----- Supplied data
===== config.mk =====
export PLATFORM = sky130hd
export DESIGN_NAME = ipv4_packet_filter
export DESIGN_NICKNAME = d
export VERILOG_FILES = /design/src/ipf_pkg.sv /design/src/ipf_stats.sv /design/src/ipv4_packet_filter.sv
export SDC_FILE = /design/constraint.sdc
export NUM_CORES = 1
export LEC_CHECK = 0
export BUFFER_PORTS_ARGS = -buffer_cell sky130_fd_sc_hd__buf_2
export CORE_UTILIZATION = 35
export CTS_CLUSTER_SIZE = 8
export DETAILED_ROUTE_END_ITERATION = 8
export HOLD_SLACK_MARGIN = 0.1
export SETUP_SLACK_MARGIN = 0.15
export SLEW_MARGIN = 30
export SYNTH_ARGS = -nofsm -noshare
export SYNTH_HDL_FRONTEND = slang
export SYNTH_SLANG_ARGS = --single-unit

===== constraint.sdc =====
create_clock -name clk -period 9.7 [get_ports clk]
set_clock_uncertainty 0.15 [all_clocks]
set_input_delay 1.94 -clock clk [delete_from_list [all_inputs] [get_ports clk]]
set_output_delay 1.94 -clock clk [all_outputs]
set_load 0.01 [all_outputs]

===== src/ipf_pkg.sv =====
package ipf_pkg;

  // IP protocol numbers
  localparam logic [7:0] PROTO_ICMP = 8'd1;
  localparam logic [7:0] PROTO_TCP  = 8'd6;
  localparam logic [7:0] PROTO_UDP  = 8'd17;

  // statistics counter indexes
  localparam int NUM_STATS = 7;
  localparam int STAT_DEPTH = 8;
  localparam logic [2:0] ST_PACKETS = 3'd0;
  localparam logic [2:0] ST_BYTES   = 3'd1;
  localparam logic [2:0] ST_TCP     = 3'd2;
  localparam logic [2:0] ST_UDP     = 3'd3;
  localparam logic [2:0] ST_ICMP    = 3'd4;
  localparam logic [2:0] ST_OTHER   = 3'd5;
  localparam logic [2:0] ST_DROPPED = 3'd6;

  localparam logic [15:0] BLOCKED_PORT_RST = 16'd8080;
  localparam logic [15:0] OFFSET_MAX       = 16'hFFFF;
  localparam logic [15:0] MIN_IP_LEN       = 16'd20;
  localparam logic [16:0] TCP_HDR_LEN      = 17'd20;
  localparam logic [3:0]  IPV4_VERSION     = 4'd4;
  localparam logic [3:0]  MIN_IHL          = 4'd5;

  // one packet's worth of counter increments
  typedef struct packed {
    logic                 valid;
    logic [NUM_STATS-1:0] mask;
    logic [15:0]          len;
  } stat_upd_t;

endpackage


===== src/ipf_stats.sv =====
module ipf_stats #(
  parameter int COUNTER_BITS = 48
) (
  input  logic                    clk,
  input  logic                    rst,
  input  ipf_pkg::stat_upd_t      upd,
  input  logic                    rd_en,
  input  logic [2:0]              rd_sel,
  output logic [COUNTER_BITS-1:0] rd_value
);

  logic [COUNTER_BITS-1:0] mem [ipf_pkg::STAT_DEPTH];
  logic [ipf_pkg::STAT_DEPTH-1:0] vld;

  logic [ipf_pkg::NUM_STATS-1:0] pend;
  logic [15:0]                   pend_len;
  logic [ipf_pkg::NUM_STATS-1:0] pick_oh;
  logic [2:0]                    pick_idx;
  logic                          pick_any;

  logic                    a_valid;
  logic [2:0]              a_idx;
  logic [COUNTER_BITS-1:0] rd_a;
  logic                    rd_a_vld;
  logic [COUNTER_BITS-1:0] wr_data;

  logic [COUNTER_BITS-1:0] rd_b;
  logic                    rd_b_vld;
  logic                    fwd_hit;
  logic [COUNTER_BITS-1:0] fwd_data;
  logic [COUNTER_BITS-1:0] fwd_add;
  logic                    sel_pend;

  function automatic logic [COUNTER_BITS-1:0] stat_amt(input logic [2:0] idx,
                                                       input logic [15:0] len);
    if (idx == ipf_pkg::ST_BYTES) return COUNTER_BITS'(len);
    return COUNTER_BITS'(1);
  endfunction

  // lowest pending counter goes next
  always_comb begin
    pick_oh  = '0;
    pick_idx = '0;
    pick_any = 1'b0;
    for (int i = ipf_pkg::NUM_STATS - 1; i >= 0; i--) begin
      if (pend[i]) begin
        pick_oh  = '0;
        pick_oh[i] = 1'b1;
        pick_idx = 3'(i);
        pick_any = 1'b1;
      end
    end
  end

  assign wr_data  = (rd_a_vld ? rd_a : '0) + stat_amt(a_idx, pend_len);
  assign sel_pend = (rd_sel != ipf_pkg::ST_DROPPED + 3'd1) && pend[rd_sel];

  always_ff @(posedge clk) begin
    if (rst) begin
      pend    <= '0;
      a_valid <= 1'b0;
      vld     <= '0;
    end else begin
      pend    <= (pend & ~pick_oh) | (upd.valid ? upd.mask : '0);
      a_valid <= pick_any;
      if (a_valid) begin
        vld[a_idx] <= 1'b1;
      end
    end
  end

  always_ff @(posedge clk) begin
    if (upd.valid) begin
      pend_len <= upd.len;
    end
    // read side of the update: fetch, then add and write back
    if (pick_any) begin
      a_idx    <= pick_idx;
      rd_a     <= mem[pick_idx];
      rd_a_vld <= vld[pick_idx];
    end
    if (a_valid) begin
      mem[a_idx] <= wr_data;
    end
    // host read: catch a write-back in the same cycle or an increment still queued
    if (rd_en) begin
      rd_b     <= mem[rd_sel];
      rd_b_vld <= vld[rd_sel];
      fwd_hit  <= a_valid && (a_idx == rd_sel);
      fwd_data <= wr_data;
      fwd_add  <= sel_pend ? stat_amt(rd_sel, pend_len) : '0;
    end
  end

  assign rd_value = fwd_hit ? fwd_data : (rd_b_vld ? rd_b : '0) + fwd_add;

  a_upd_when_idle: assert property (@(posedge clk) disable iff (rst)
    upd.valid |-> (pend == '0) && !a_valid)
    else $error("counter update arrived while the previous one was draining");

  a_wb_index: assert property (@(posedge clk) disable iff (rst)
    a_valid |-> (a_idx != ipf_pkg::ST_DROPPED + 3'd1))
    else $error("write-back to the unused counter slot");

  a_drain: assert property (@(posedge clk) disable iff (rst)
    (pend != '0) |=> ($countones(pend) < $countones($past(pend))) || $past(upd.valid))
    else $error("pending counter updates stalled");

endmodule


===== src/ipv4_packet_filter.sv =====
// Pipeline: a transaction's result is registered in the s1 stage together with the counter
// memory read, then in the output register that drives the master side.
// Throughput: one transaction per cycle while the master side accepts results; the counter
// update of a packet drains through the read-modify-write port, one pending counter after another.
// Reset: synchronous, clears the packet capture state, the output stages and all
// counters (per-entry valid bits); blocked_port returns to 8080.
module ipv4_packet_filter #(
  parameter int COUNTER_BITS = 48
) (
  input  logic         clk,
  input  logic         rst,
  input  logic         s_tvalid,
  output logic         s_tready,
  input  logic [15:0]  s_tdata,   // [7:0] data_byte, [10:8] counter_select
  input  logic         s_tuser,   // cmd
  input  logic         s_tlast,   // end_of_packet
  output logic         m_tvalid,
  input  logic         m_tready,
  output logic [143:0] m_tdata,   // [0] verdict, [1] event_valid, [9:2] event_protocol,
                                  // [41:10] src_addr, [73:42] dst_addr, [89:74] dst_port,
                                  // [137:90] counter_value
  input  logic         blocked_port_we,
  input  logic [15:0]  blocked_port_wdata
);

  logic [15:0] blocked_port;

  logic [15:0] byte_offset, byte_offset_next;
  logic [7:0]  version_and_length, version_and_length_next;
  logic [7:0]  protocol_seen, protocol_seen_next;
  logic [31:0] source_seen, source_seen_next;
  logic [31:0] destination_seen, destination_seen_next;
  logic [15:0] port_seen, port_seen_next;

  logic        accept, pkt_byte, s1_go;
  logic [7:0]  b;
  logic [3:0]  ihl;
  logic [6:0]  tcp_off;
  logic        ihl_ok, ip_ok, tcp_drop, icmp;
  logic [15:0] len;

  logic        s1_valid, s1_cmd, s1_verdict, s1_event;
  logic [7:0]  s1_proto;
  logic [31:0] s1_src, s1_dst;
  logic [15:0] s1_port;

  logic [COUNTER_BITS-1:0] cnt_value;
  logic [63:0]             cnt_wide;
  ipf_pkg::stat_upd_t      upd;

  assign s1_go    = !m_tvalid || m_tready;
  assign s_tready = !s1_valid || s1_go;
  assign accept   = s_tvalid && s_tready;
  assign pkt_byte = accept && !s_tuser;
  assign b        = s_tdata[7:0];

  // header capture for the current byte
  always_comb begin
    version_and_length_next = (byte_offset == 16'd0) ? b : version_and_length;
    protocol_seen_next      = (byte_offset == 16'd9) ? b : protocol_seen;
    source_seen_next        = (byte_offset >= 16'd12 && byte_offset <= 16'd15) ?
                              {source_seen[23:0], b} : source_seen;
    destination_seen_next   = (byte_offset >= 16'd16 && byte_offset <= 16'd19) ?
                              {destination_seen[23:0], b} : destination_seen;
    ihl     = version_and_length_next[3:0];
    tcp_off = {1'b0, ihl, 2'b00};
    ihl_ok  = ihl >= ipf_pkg::MIN_IHL;
    port_seen_next = port_seen;
    if (byte_offset != 16'd0 && ihl_ok) begin
      if (byte_offset == 16'(tcp_off + 7'd2)) begin
        port_seen_next = {b, port_seen[7:0]};
      end else if (byte_offset == 16'(tcp_off + 7'd3)) begin
        port_seen_next = {port_seen[15:8], b};
      end
    end
    len = (byte_offset != ipf_pkg::OFFSET_MAX) ? byte_offset + 16'd1 : byte_offset;
    byte_offset_next = len;
    ip_ok = (len >= ipf_pkg::MIN_IP_LEN) &&
            (version_and_length_next[7:4] == ipf_pkg::IPV4_VERSION);
    icmp  = protocol_seen_next == ipf_pkg::PROTO_ICMP;
    tcp_drop = (protocol_seen_next == ipf_pkg::PROTO_TCP) && ihl_ok &&
               ({1'b0, len} >= 17'(tcp_off) + ipf_pkg::TCP_HDR_LEN) &&
               (port_seen_next == blocked_port);
  end

  // counter increments for a valid IPv4 packet at end of packet
  always_comb begin
    upd.valid = pkt_byte && s_tlast && ip_ok;
    upd.len   = len;
    upd.mask  = '0;
    upd.mask[ipf_pkg::ST_PACKETS] = 1'b1;
    upd.mask[ipf_pkg::ST_BYTES]   = 1'b1;
    case (protocol_seen_next)
      ipf_pkg::PROTO_TCP:  upd.mask[ipf_pkg::ST_TCP]  = 1'b1;
      ipf_pkg::PROTO_UDP:  upd.mask[ipf_pkg::ST_UDP]  = 1'b1;
      ipf_pkg::PROTO_ICMP: upd.mask[ipf_pkg::ST_ICMP] = 1'b1;
      default:             upd.mask[ipf_pkg::ST_OTHER] = 1'b1;
    endcase
    upd.mask[ipf_pkg::ST_DROPPED] = icmp || tcp_drop;
  end

  ipf_stats #(
    .COUNTER_BITS(COUNTER_BITS)
  ) u_stats (
    .clk     (clk),
    .rst     (rst),
    .upd     (upd),
    .rd_en   (accept && s_tuser),
    .rd_sel  (s_tdata[10:8]),
    .rd_value(cnt_value)
  );

  assign cnt_wide = 64'(cnt_value);

  always_ff @(posedge clk) begin
    if (rst) begin
      blocked_port       <= ipf_pkg::BLOCKED_PORT_RST;
      byte_offset        <= '0;
      version_and_length <= '0;
      protocol_seen      <= '0;
      source_seen        <= '0;
      destination_seen   <= '0;
      port_seen          <= '0;
      s1_valid           <= 1'b0;
      m_tvalid           <= 1'b0;
    end else begin
      if (blocked_port_we) begin
        blocked_port <= blocked_port_wdata;
      end
      if (pkt_byte) begin
        if (s_tlast) begin
          // drop the per-packet capture
          byte_offset        <= '0;
          version_and_length <= '0;
          protocol_seen      <= '0;
          source_seen        <= '0;
          destination_seen   <= '0;
          port_seen          <= '0;
        end else begin
          byte_offset        <= byte_offset_next;
          version_and_length <= version_and_length_next;
          protocol_seen      <= protocol_seen_next;
          source_seen        <= source_seen_next;
          destination_seen   <= destination_seen_next;
          port_seen          <= port_seen_next;
        end
      end
      if (s_tready) begin
        s1_valid <= accept && (s_tuser || s_tlast);
      end
      if (s1_go) begin
        m_tvalid <= s1_valid;
      end
    end
  end

  always_ff @(posedge clk) begin
    if (accept) begin
      s1_cmd     <= s_tuser;
      s1_verdict <= 1'b0;
      s1_event   <= 1'b0;
      s1_proto   <= '0;
      s1_src     <= '0;
      s1_dst     <= '0;
      s1_port    <= '0;
      if (!s_tuser) begin
        s1_verdict <= 1'b1;
        if (ip_ok && (icmp || tcp_drop)) begin
          s1_verdict <= 1'b0;
          s1_event   <= 1'b1;
          s1_proto   <= icmp ? ipf_pkg::PROTO_ICMP : ipf_pkg::PROTO_TCP;
          s1_src     <= source_seen_next;
          s1_dst     <= destination_seen_next;
          s1_port    <= icmp ? 16'd0 : port_seen_next;
        end
      end
    end
    if (s1_go && s1_valid) begin
      m_tdata[0]       <= s1_verdict;
      m_tdata[1]       <= s1_event;
      m_tdata[9:2]     <= s1_proto;
      m_tdata[41:10]   <= s1_src;
      m_tdata[73:42]   <= s1_dst;
      m_tdata[89:74]   <= s1_port;
      m_tdata[137:90]  <= s1_cmd ? cnt_wide[47:0] : 48'd0;
      m_tdata[143:138] <= '0;
    end
  end

  a_s1_hold: assert property (@(posedge clk) disable iff (rst)
    s1_valid && !s1_go |=> s1_valid && $stable(s1_cmd) && $stable(s1_verdict))
    else $error("stage 1 result lost while the output stalled");

  a_mid_packet: assert property (@(posedge clk) disable iff (rst)
    accept && !s_tuser && !s_tlast |=> !s1_valid)
    else $error("result made for a byte that does not end a packet");

  a_event_drop: assert property (@(posedge clk) disable iff (rst)
    s1_valid && s1_event |-> !s1_verdict && !s1_cmd)
    else $error("event reported on an accepted packet or a counter read");

endmodule


* Yosys cells after proc, flatten, opt, wreduce, memory -nomap -nowiden
Memory sizes are Yosys's and may differ from the RTL's. A register that Yosys moved wholly into a read port is not among the register bits.
Cells that the tools add are included.
** Cells by class
- Bitwise gates (word level) :: 5
- Reductions and logical operators :: 31
- Add/sub/neg operators :: 6
- Equal/unequal tests :: 13
- Mux-type cells :: 63
- Magnitude comparators :: 11
** Operator list (count)
- $mux 48 :: 5
- $mux 32 :: 4
- $mux 16 :: 6
- $mux 7 :: 8
- $add 48x16->48 :: 1
- $add 48x48->48 :: 1
- $mux 8 :: 5
- $eq 16x7->1 :: 2
- $ge 16x5->1 const B :: 2
- $mux 3 :: 8
- $mux 1 :: 23
- $logic_and 1x1->1 :: 18
- $add 16x1->16 const B :: 1
- $eq 16x16->1 :: 1
- $eq 16x4->1 const B :: 1
- $ge 16x4->1 const B :: 1
- $ge 16x7->1 :: 1
- $le 16x4->1 const B :: 1
- $le 16x5->1 const B :: 1
- $logic_not 16->1 :: 1
- $ne 16x16->1 const B :: 1
- $reduce_bool 16->1 :: 1
- $add 6x2->7 const B :: 2
- $lt 3x4->1 const B :: 3
- 22 further kinds :: 31
** Word-level totals
- Word-level logic and storage cells :: 159
- Bits of input ports :: 39
- Output and inout port bits :: 146
- Memory bits (writable) :: 384
- Register bits after elaboration :: 461
- Memories :: 1
** Memory list
- u_stats.mem :: depth 8, bits a word 48, rd ports 2, clocked after memory_dff 2, write ports 1, line ipf_stats.sv:12 : logic [COUNTER_BITS-1:0] mem [ipf_pkg::STAT_DEPTH];

* Longest topological paths before layout
- Depth in word-level cells :: 13
- Mapped depth :: 18
- Gate-level depth less buffers :: 15

* Modules after synthesis
From an unflattened synthesis, not the netlist that was laid out.
** Second synthesis, totals
- Cells, all modules :: 3459
- Area total of the unflattened synthesis :: 43032.5 µm²
** By module, submodules not included
- ipf_stats :: instances 1, cells an instance 2199, area an instance 28412.2 µm², seq. area each 17316.6 µm²
- ipv4_packet_filter :: instances 1, cells an instance 1260, area an instance 14620.3 µm², seq. area each 9118.7 µm²

* Worst setup path after synthesis
OpenSTA, ideal clock, no wires.
- Path type :: input-to-reg
- From :: in m_tready
- To :: reg m_tdata[0] (enable)
- Cell stages on the path :: 2
- Arrival :: 7.841 ns
- Path slack :: 1.068 ns
- Setup time :: 0.641 ns
- Buffers on the path :: 0
- Cell sequence :: nor2b_1 nor2b_1
** Between the ends
- Word-level cells in the longest chain between the ends :: 2
** Ends and longest elaborated chain
- start, declared :: line ipv4_packet_filter.sv:18 : input logic m_tready,
- $logic_or 1x1->1 :: line ipv4_packet_filter.sv:51 : assign s1_go = !m_tvalid || m_tready;
- $logic_and 1x1->1 :: line ipv4_packet_filter.sv:178 : if (s1_go && s1_valid) begin
- end signal, assigned :: line ipv4_packet_filter.sv:179 : m_tdata[0] <= s1_verdict;
- end, declared :: line ipv4_packet_filter.sv:19 : output logic [143:0] m_tdata,
No other way between the ends.
A chain may end at the register's enable or synchronous reset.

* Worst setup path in the final report
- From :: reg byte_offset[0]
- To :: reg s1_src[28] (data pin)
** Between the ends
- Elaborated cells on any way between the ends :: 36
- Classes of those cells :: 4 x add/sub; 5 x order compare; 8 x eq/ne; 7 x mux; 1 x bitwise; 11 x reduce/logical
** RTL lines
- start, declared :: line ipv4_packet_filter.sv:28 : logic [15:0] byte_offset, byte_offset_next;
- start signal, assigned :: line ipv4_packet_filter.sv:140 : byte_offset <= byte_offset_next;
- $add 16x1->16 / $ne 16x16->1 (equally long branches) :: line ipv4_packet_filter.sv:76 : len = (byte_offset != ipf_pkg::OFFSET_MAX) ? byte_offset + 16'd1 : byte_offset;
- $mux 16 (*) :: line ipv4_packet_filter.sv:76
- named net byte_offset_next[3] :: line ipv4_packet_filter.sv:28
- $ge 16x7->1 :: line ipv4_packet_filter.sv:82 : ({1'b0, len} >= 17'(tcp_off) + ipf_pkg::TCP_HDR_LEN) &&
- $logic_and 1x1->1 :: line ipv4_packet_filter.sv:81 : tcp_drop = (protocol_seen_next == ipf_pkg::PROTO_TCP) && ihl_ok &&
- $logic_and 1x1->1 :: line ipv4_packet_filter.sv:82
- $logic_or 1x1->1 :: line ipv4_packet_filter.sv:168 : if (ip_ok && (icmp || tcp_drop)) begin
- $logic_and 1x1->1 (*) :: line ipv4_packet_filter.sv:168
- $not 1->1 (no line) (*)
- $reduce_or 2->1 (no line) (*)
- end signal, assigned :: line ipv4_packet_filter.sv:172 : s1_src <= source_seen_next;
- end, declared :: line ipv4_packet_filter.sv:44 : logic [31:0] s1_src, s1_dst;
The timed path passes the listed nets; every way through them passes the cells marked *.

==> impl_results.md <==
* Most common cell after layout, fill and taps aside: edfxtp_1
* Hold Crit Depth at 0
* Placed inst area at 0.0453 sq mm
* Total Routing Usage GR at 18.7%
* Clk sink count at 929
* Setup Buffers After CTS at 0
* Reg2reg end: s1_src[28]
* Share of layout cells above drive strength 1 at 18.3%
* CP max stage cell: or4_1
* Placed Cells at 4989
* Reg2reg path depth at 13
* Setup TNS at 0 ns
* Clock Latency Late Sink at 0.75 ns
* Most common cell on crit path: ha_1
* LEAKAGE at 17.2 nW
* CP bufs+invs at 2
* CTS max path bufs at 3
* Outcome: finished clean
* Largest net degree at the start of global routing at 114
* Worst endpoint required time at 9.97 ns
* Boundary pin count at 185
* Warnings, synthesis at 0
* Register area at 0.0264 sq mm
* Worst Setup End Kind: flip-flop
* Least-Margin Pin Slew at 0.966 ns
* DR pass1 iterations at 5
* Routed WL at 116000 microns
* Post_cts resized at 0
* CP peak stage delay at 0.81 ns
* CP delay by family, top: simple AND/OR/NAND/NOR gates
* CP startpoint kind: flip-flop
* Max IR drop VDD at 0.172 mV
* Register area share after synthesis at 61.8%
* Area of the multi-input gates at 0.0154 sq mm
* Drt via density at 5.56
* Antenna violations before repair at 6
* Worst EP arrival at 6.55 ns
* Residual DRC at 0
* Hold endpoint: m_tdata[17]
* DP HPWL at 68100 microns
* I/O Buffers at 168
* Die Wd at 352 microns
* Clk slew on worst S/H paths at 0.06 ns
* Reg2Reg Setup Slack at 3.43 ns
* Final setup viols at 0
* Most frequent cells in the layout: edfxtp_1, nand2_1, nor2_1
* R2R Path Start: byte_offset[0]
* Post-Syn Area per Cell at 12.6 sq um
* Final Hold Viols at 0
* Critical path class: flip-flop to flip-flop
* Fin cells at 5197
* Cell count after synthesis at 3392
* Top FF cell, synth: edfxtp_1
* Top area cells in the synthesized netlist: edfxtp_1, dfxtp_1, mux4_2
* Cell variety after synth at 82
* Starting Density at 35.5%
* Tmin final at 6.27 ns
* Proportion of netlist area held by the largest area contributor at 54.9%
* GRT overflow at 0
* Clock root cell: clkbuf_16
* Final nets at 3600
* Vias at 28900
* H-tree depth at 4
* HP Start: s1_src[7]
* Synth Register Bits at 929
* Max-slew violations at 0
* ANT nets after route at 0
* Worst min path class: flip-flop to flip-flop
* Synth-to-Final Area Change at 15.5%
* CTS tree: yes
* Max_slew headroom at 35.6%
* Die area at 0.124 sq mm
* Max Freq at 159 MHz
* First-pass GRT wire length at 175000 microns
* Number of synthesized flops with an enable pin at 783
* Vias in the first global route at 28300
* Post-Place Worst Slack at 2.86 ns
* 1st-iter DRT viols at 2820
* Cell accounting for the most synthesized area: edfxtp_1
* Die height at 352 microns
* Period utilisation layout at 64.6%
* Std-Cell Rows at 127
* Mapped Area at 0.0428 sq mm
* Cts hold-fix bufs at 0
* Final Worst Setup Slack at 3.43 ns
* CP max FO at 28
* Pwr Total at 9.13 mW
* Post-synth ARST share at 0%
* Unrepaired setup endpoints after global routing: no
* MaxCap Viol Count at 0
* Power density over the cells at 185 mW/mm^2
* Post-route design area at 0.0494 sq mm
* WL/cell at 22.4 microns
* RePlAce Congestion at 0.864
* ANT cells at 0
* Crit-path cells: ha_1 > nand3_1 > or4_1 > nand4_1 > xnor2_1 > ha_1 > or4b_2 > a31o_2 > a211oi_4 > a2111o_2 > buf_12 > buf_4 > a211oi_1
* Fill cells at 11200
* CTS Buf Count at 135
* CORE AREA at 0.121 sq mm
-- per-layer routing --
metal	up-vias	track usage [%]	wire length, microns
met5	-	0	45
met4	8	6.19	3060
met3	216	3.60	8450
met2	1136	29.4	53700
met1	14500	26.0	51100
li1	13100	-	-
-- stage by stage --
step	util (%)	hold WS (ns)
after detailed placement	37.6	0.255
after global routing	41.0	0.270
after global placement	37.5	0.253
after CTS	40.9	0.266
final	41.0	0.261
after floorplan	-	0.250
-- state kept, by name, indices dropped and copies added, names as in the netlist, 32 cells and up --
register,cells
source_seen,32
u_stats.fwd_data,48
destination_seen,32
u_stats.rd_b,48
u_stats.mem,384
s1_dst,32
u_stats.rd_a,48
m_tdata,132
s1_src,32
-- kinds of logic after synthesis --
| logic type | Yosys count | share of synthesized area (%) |
|---|---|---|
| AO/OA/AOI/OAI | 622 | 10.6 |
| XOR/XNOR | 90 | 1.84 |
| adder cells (fa/ha/maj) | 44 | 1.32 |
| buffers and inverters | 299 | 2.85 |
| flip-flops | 929 | 61.8 |
| multiplexers | 254 | 8.97 |
| other | 1 | 0.00876 |
| AND/OR/NAND/NOR | 1153 | 12.7 |
-- where the power goes --
part / switching, mW / internal (mW)
clock: 1.80 / 2.60
combinational: 0.217 / 0.118
sequential: 0.0303 / 4.37
total: 2.04 / 7.08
----------
What to do |
Find and copy every line in the entries above where the string "common" occurs.

Written reply |
* Most common cell after layout, fill and taps aside: edfxtp_1
* Most common cell on crit path: ha_1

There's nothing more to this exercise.